Where the Pumpkins Are!
By Sherri Smith Brown

You’ll find pumpkins of all sizes at pumpkin patches and corn mazes during the fall months. Most are operated by local farm families, who want to share the farm experience as well as a little farm fun with others.
When the leaves take on autumn hues, the air is a little crisper and pumpkins litter farm fields like orange confetti, it’s definitely time for a trip to a pumpkin patch. Pumpkin patches have seriously come into their own since my older children were young. In fact, I’m not sure where you went to visit one back then, but there sure weren’t any advertised in my vicinity. Not so now. Pumpkin patches and corn mazes are all the rage in the fall.

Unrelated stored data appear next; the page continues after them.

File: config.mk
export PLATFORM = sky130hd
export DESIGN_NAME = maple_receiver_flat
export DESIGN_NICKNAME = d
export VERILOG_FILES = /design/src/rtl/maple_receiver_if.sv /design/src/rtl/maple_receiver.sv /design/src/flat_wrapper.sv
export SDC_FILE = /design/constraint.sdc
export NUM_CORES = 1
export LEC_CHECK = 0
export BUFFER_PORTS_ARGS = -buffer_cell sky130_fd_sc_hd__buf_2
export CORE_ASPECT_RATIO = 2
export CORE_MARGIN = 2
export CORE_UTILIZATION = 59
export DETAILED_ROUTE_END_ITERATION = 8
export GPL_ROUTABILITY_DRIVEN = 0
export PLACE_DENSITY_LB_ADDON = 0.3
export REMOVE_ABC_BUFFERS = 1
export SETUP_SLACK_MARGIN = 0.15
export SLEW_MARGIN = 5
export SYNTH_ARGS = -nofsm -noshare
export SYNTH_HDL_FRONTEND = slang
export SYNTH_SLANG_ARGS = --single-unit
export TNS_END_PERCENT = 30
File: constraint.sdc
create_clock -name M_AXIS_ACLK -period 2.85 [get_ports M_AXIS_ACLK]
set_input_delay 0.1425 -clock M_AXIS_ACLK [delete_from_list [all_inputs] [get_ports M_AXIS_ACLK]]
set_output_delay 0.1425 -clock M_AXIS_ACLK [all_outputs]
set_load 0.03 [all_outputs]
File: src/rtl/maple_receiver_if.sv
// AXI4-Stream byte channel from the Maple Bus receiver to its sink.
interface maple_receiver_if #(
  parameter int unsigned C_M_AXIS_TDATA_WIDTH = 8
);
  logic                            M_AXIS_TVALID;
  logic [C_M_AXIS_TDATA_WIDTH-1:0] M_AXIS_TDATA;
  logic                            M_AXIS_TLAST;
  logic                            M_AXIS_TREADY;

  modport master (
    output M_AXIS_TVALID,
    output M_AXIS_TDATA,
    output M_AXIS_TLAST,
    input  M_AXIS_TREADY
  );

  modport slave (
    input  M_AXIS_TVALID,
    input  M_AXIS_TDATA,
    input  M_AXIS_TLAST,
    output M_AXIS_TREADY
  );
endinterface

File: src/rtl/maple_receiver.sv
// Maple Bus receive decoder: detects start/end patterns on SDCKA/SDCKB, decodes MSB-first
// bits and streams bytes out with one byte of latency so TLAST marks the true final byte.
module maple_receiver #(
  parameter int unsigned C_M_AXIS_TDATA_WIDTH = 8,
  parameter int unsigned TIMEOUT_CYCLES       = 4096
) (
  input  logic             M_AXIS_ACLK,
  input  logic             M_AXIS_ARESET,
  input  logic             SDCKA,
  input  logic             SDCKB,
  input  logic             ENABLE,
  maple_receiver_if.master m_axis,
  output logic             RECEIVING,
  output logic             FRAME_ERROR,
  output logic             OVERFLOW
);
  localparam int unsigned     DW       = C_M_AXIS_TDATA_WIDTH;
  localparam int unsigned     TmoW     = $clog2(TIMEOUT_CYCLES + 1);
  localparam logic [TmoW-1:0] TmoLimit = TmoW'(TIMEOUT_CYCLES);

  typedef enum logic [2:0] {StIdle, StStart, StDataA, StDataB, StEnd} state_e;

  logic [1:0] sync_a_q, sync_b_q;
  logic       prev_a_q, prev_b_q;
  logic       a_s, b_s, a_fall, a_rise, b_fall, b_rise, any_edge;

  state_e          state_q;
  logic [2:0]      pulse_cnt_q;
  logic [2:0]      bit_cnt_q;
  logic [DW-2:0]   shift_q;
  logic [DW-1:0]   hold_q;
  logic            hold_valid_q;
  logic [TmoW-1:0] tmo_q;
  logic            receiving_q;
  logic            frame_error_q;

  logic          tvalid_q, tlast_q, overflow_q;
  logic [DW-1:0] tdata_q;

  logic          tmo_hit, shift_en, shift_bit, byte_done, frame_done, push;
  logic [2:0]    bit_cnt_next;
  logic [DW-1:0] byte_next;

  // Two-flop synchronisers plus previous-value registers; idle bus level is high.
  always_ff @(posedge M_AXIS_ACLK or posedge M_AXIS_ARESET) begin
    if (M_AXIS_ARESET) begin
      sync_a_q <= 2'b11;
      sync_b_q <= 2'b11;
      prev_a_q <= 1'b1;
      prev_b_q <= 1'b1;
    end else begin
      sync_a_q <= {sync_a_q[0], SDCKA};
      sync_b_q <= {sync_b_q[0], SDCKB};
      prev_a_q <= sync_a_q[1];
      prev_b_q <= sync_b_q[1];
    end
  end

  assign a_s      = sync_a_q[1];
  assign b_s      = sync_b_q[1];
  assign a_fall   = prev_a_q & ~a_s;
  assign a_rise   = ~prev_a_q & a_s;
  assign b_fall   = prev_b_q & ~b_s;
  assign b_rise   = ~prev_b_q & b_s;
  assign any_edge = a_fall | a_rise | b_fall | b_rise;

  // Data-bit capture, byte completion and frame completion events.
  always_comb begin
    tmo_hit   = (state_q != StIdle) && (tmo_q == TmoLimit);
    shift_en  = 1'b0;
    shift_bit = 1'b0;
    if (!tmo_hit) begin
      if (state_q == StDataA && a_fall) begin
        shift_en  = 1'b1;
        shift_bit = b_s;
      end else if (state_q == StDataB && b_fall) begin
        // SDCKB fall wins over a simultaneous SDCKA fall in this phase
        shift_en  = 1'b1;
        shift_bit = a_s;
      end
    end
    byte_next    = {shift_q, shift_bit};
    bit_cnt_next = bit_cnt_q + 3'd1;
    byte_done    = shift_en && (bit_cnt_next == 3'd0);
    frame_done   = !tmo_hit && (state_q == StEnd) && b_rise && a_s;
    push         = (byte_done || frame_done) && hold_valid_q;
  end

  // Frame FSM with hold byte, timeout counter and registered status outputs.
  always_ff @(posedge M_AXIS_ACLK or posedge M_AXIS_ARESET) begin
    if (M_AXIS_ARESET) begin
      state_q       <= StIdle;
      pulse_cnt_q   <= '0;
      bit_cnt_q     <= '0;
      shift_q       <= '0;
      hold_q        <= '0;
      hold_valid_q  <= 1'b0;
      tmo_q         <= '0;
      receiving_q   <= 1'b0;
      frame_error_q <= 1'b0;
    end else begin
      frame_error_q <= 1'b0;
      if (state_q == StIdle || any_edge) tmo_q <= '0;
      else                               tmo_q <= tmo_q + TmoW'(1);
      if (shift_en) begin
        shift_q   <= byte_next[DW-2:0];
        bit_cnt_q <= bit_cnt_next;
      end
      if (byte_done) begin
        hold_q       <= byte_next;
        hold_valid_q <= 1'b1;
      end
      if (tmo_hit) begin
        state_q       <= StIdle;
        receiving_q   <= 1'b0;
        frame_error_q <= 1'b1;
        hold_valid_q  <= 1'b0;
      end else begin
        unique case (state_q)
          StIdle: begin
            if (a_fall && b_s && ENABLE) begin
              state_q     <= StStart;
              pulse_cnt_q <= '0;
              receiving_q <= 1'b1;
            end
          end
          StStart: begin
            if (a_rise) begin
              if (pulse_cnt_q == 3'd4) begin
                state_q   <= StDataA;
                bit_cnt_q <= '0;
              end else begin
                state_q       <= StIdle;
                receiving_q   <= 1'b0;
                frame_error_q <= 1'b1;
              end
            end else if (b_fall && !a_s && pulse_cnt_q != 3'd7) begin
              pulse_cnt_q <= pulse_cnt_q + 3'd1;
            end
          end
          StDataA: begin
            if (a_fall) state_q <= StDataB;
          end
          StDataB: begin
            if (b_fall) begin
              state_q <= StDataA;
            end else if (a_fall) begin
              // Second SDCKA pulse after a tentative 0 with SDCKB low is the end pattern
              if (bit_cnt_q == 3'd1 && !shift_q[0] && !b_s) begin
                state_q <= StEnd;
              end else begin
                state_q       <= StIdle;
                receiving_q   <= 1'b0;
                frame_error_q <= 1'b1;
                hold_valid_q  <= 1'b0;
              end
            end
          end
          StEnd: begin
            if (frame_done) begin
              state_q      <= StIdle;
              receiving_q  <= 1'b0;
              hold_valid_q <= 1'b0;
            end else if (a_fall) begin
              state_q       <= StIdle;
              receiving_q   <= 1'b0;
              frame_error_q <= 1'b1;
              hold_valid_q  <= 1'b0;
            end
          end
          default: begin
            state_q     <= StIdle;
            receiving_q <= 1'b0;
          end
        endcase
      end
    end
  end

  // Single-entry output register; a push into a stalled register is dropped.
  always_ff @(posedge M_AXIS_ACLK or posedge M_AXIS_ARESET) begin
    if (M_AXIS_ARESET) begin
      tvalid_q   <= 1'b0;
      tdata_q    <= '0;
      tlast_q    <= 1'b0;
      overflow_q <= 1'b0;
    end else begin
      overflow_q <= 1'b0;
      if (push) begin
        if (!tvalid_q || m_axis.M_AXIS_TREADY) begin
          tvalid_q <= 1'b1;
          tdata_q  <= hold_q;
          tlast_q  <= frame_done;
        end else begin
          overflow_q <= 1'b1;
        end
      end else if (tvalid_q && m_axis.M_AXIS_TREADY) begin
        tvalid_q <= 1'b0;
      end
    end
  end

  assign m_axis.M_AXIS_TVALID = tvalid_q;
  assign m_axis.M_AXIS_TDATA  = tdata_q;
  assign m_axis.M_AXIS_TLAST  = tlast_q;
  assign RECEIVING            = receiving_q;
  assign FRAME_ERROR          = frame_error_q;
  assign OVERFLOW             = overflow_q;

endmodule

File: src/flat_wrapper.sv
// flat-port wrapper written by rule: the top's interface ports become plain ports
module maple_receiver_flat 
#(
  parameter int unsigned C_M_AXIS_TDATA_WIDTH = 8,
  parameter int unsigned TIMEOUT_CYCLES       = 4096
)
  (M_AXIS_ACLK, M_AXIS_ARESET, SDCKA, SDCKB, ENABLE, RECEIVING, FRAME_ERROR, OVERFLOW, m_axis_M_AXIS_TVALID, m_axis_M_AXIS_TDATA, m_axis_M_AXIS_TLAST, m_axis_M_AXIS_TREADY);
  maple_receiver_if #(.C_M_AXIS_TDATA_WIDTH(C_M_AXIS_TDATA_WIDTH)) m_axis_i ();
  input  logic M_AXIS_ACLK;
  input  logic M_AXIS_ARESET;
  input  logic SDCKA;
  input  logic SDCKB;
  input  logic ENABLE;
  output logic RECEIVING;
  output logic FRAME_ERROR;
  output logic OVERFLOW;
  output wire logic [$bits(m_axis_i.M_AXIS_TVALID)-1:0] m_axis_M_AXIS_TVALID;
  output wire logic [$bits(m_axis_i.M_AXIS_TDATA)-1:0] m_axis_M_AXIS_TDATA;
  output wire logic [$bits(m_axis_i.M_AXIS_TLAST)-1:0] m_axis_M_AXIS_TLAST;
  input wire logic [$bits(m_axis_i.M_AXIS_TREADY)-1:0] m_axis_M_AXIS_TREADY;
  assign m_axis_M_AXIS_TVALID = m_axis_i.M_AXIS_TVALID;
  assign m_axis_M_AXIS_TDATA = m_axis_i.M_AXIS_TDATA;
  assign m_axis_M_AXIS_TLAST = m_axis_i.M_AXIS_TLAST;
  assign m_axis_i.M_AXIS_TREADY = m_axis_M_AXIS_TREADY;
  maple_receiver #(.C_M_AXIS_TDATA_WIDTH(C_M_AXIS_TDATA_WIDTH), .TIMEOUT_CYCLES(TIMEOUT_CYCLES)) u_core (.M_AXIS_ACLK(M_AXIS_ACLK), .M_AXIS_ARESET(M_AXIS_ARESET), .SDCKA(SDCKA), .SDCKB(SDCKB), .ENABLE(ENABLE), .m_axis(m_axis_i), .RECEIVING(RECEIVING), .FRAME_ERROR(FRAME_ERROR), .OVERFLOW(OVERFLOW));
endmodule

To run a farm these days, it takes a lot of hard work (sweat), patience, love and faith in the weather. You’ll find that a number of farm families want to share their farm experiences and their knowledge about animals and plants and let visitors, especially youngsters, have a good time doing it. Each September and October when the pumpkins are ripe on the vines, many farms open their gates, so to speak, to schoolchildren during the week and the public on the weekends. I’ve taken Brianna to Uncle Bob’s Pumpkin Patch in Coweta County a couple of times and to Ison’s Farm in Fayette County with a preschool group, but there are numerous ones around the state.
Many of these farms have 12-foot-high-or-so corn mazes, the creating of which has become an engineering industry. If you were lucky enough to see one from the air, you might see the farm name spelled out in cursive letters or, perhaps, a scary Halloween face. This year, Southern Belle Farm’s maze pays homage to University of Georgia football sportscaster Larry Munson.
At some farms, you can ride a tractor-drawn hay wagon around the farm’s perimeter, or you might find a petting zoo with ducks, goats, sheep, peacocks, chickens, and turkeys eagerly waiting to be fed by little hands.
In spite of yourself, you can even learn a thing or two about farm life and the great outdoors. At Uncle Bob’s, you can visit the Honeybee Barn to watch a working honeybee colony and try to find the Queen; or discover the biology, physics and chemistry of spinning, dyeing and felting plant and animal fibers at Aunt Jan’s Porch. Uncle Bob’s wife Jan, who calls herself the primary laborer at the farm, is usually there giving the demonstrations herself—between her other chores.
Of course, there are most always gift shops with farm-made items like honey, pumpkin butter, and gourds for sale. And of course, who would want to leave without a pumpkin or two straight from the patch?